[[ DATA RECORDS, beginning ]]
==> src/core/rdap_pkg.sv <==
// Package: register map, field positions, reset values and types of the day alarm and prescaler block.
package rdap_pkg;
    localparam int ADDR_W = 4;
    // Register indices chosen for this block.
    localparam logic [3:0] ADR_WEEKDAY = 4'h0;
    localparam logic [3:0] ADR_MDAY = 4'h1;
    localparam logic [3:0] ADR_PS0CTL = 4'h2;
    localparam logic [3:0] ADR_IRQ_STAT = 4'h3;
    localparam logic [3:0] ADR_IRQ_MASK = 4'h4;
    localparam logic [3:0] ADR_STATE = 4'h5;
    // Alarm register fields.
    localparam int AE_BIT = 7;
    localparam logic [7:0] WDAY_MASK = 8'h87;
    localparam logic [7:0] MDAY_BIN_MASK = 8'h9f;
    localparam logic [7:0] MDAY_DEC_MASK = 8'hbf;
    // Prescaler stage 0 control fields.
    localparam int DIV_LSB = 11;
    localparam int FRZ_BIT = 8;
    localparam int IP_LSB = 2;
    localparam int IE_BIT = 1;
    localparam int FLG_BIT = 0;
    localparam logic [2:0] DIV_RST = 3'h0;
    localparam logic [2:0] IP_RST = 3'h0;
    localparam logic FRZ_RST = 1'b1;
    localparam logic IE_RST = 1'b0;
    localparam logic [2:0] CAL_DIV_CODE = 3'h7;
    localparam int CNT_W = 8;
    // Interrupt status bits.
    localparam int EV_TAP = 0;
    localparam int EV_STAGE_OUT = 1;
    localparam int EV_W = 2;

    typedef struct packed {
        logic [ADDR_W-1:0] addr;
        logic [15:0] wdata;
        logic wr;
        logic rd;
    } rdap_bus_req_t;

    typedef struct packed {
        logic [2:0] div_sel;
        logic [2:0] ip_sel;
    } rdap_cfg_t;
endpackage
[[ DATA RECORDS, end ]]
REQUIRED ACTION
Starting at the first line of the entries above, please extract each line up to and including the line with "for this block.", unchanged, and add nothing.

EXERCISE RESPONSE
==> src/core/rdap_pkg.sv <==
// Package: register map, field positions, reset values and types of the day alarm and prescaler block.
package rdap_pkg;
    localparam int ADDR_W = 4;
    // Register indices chosen for this block.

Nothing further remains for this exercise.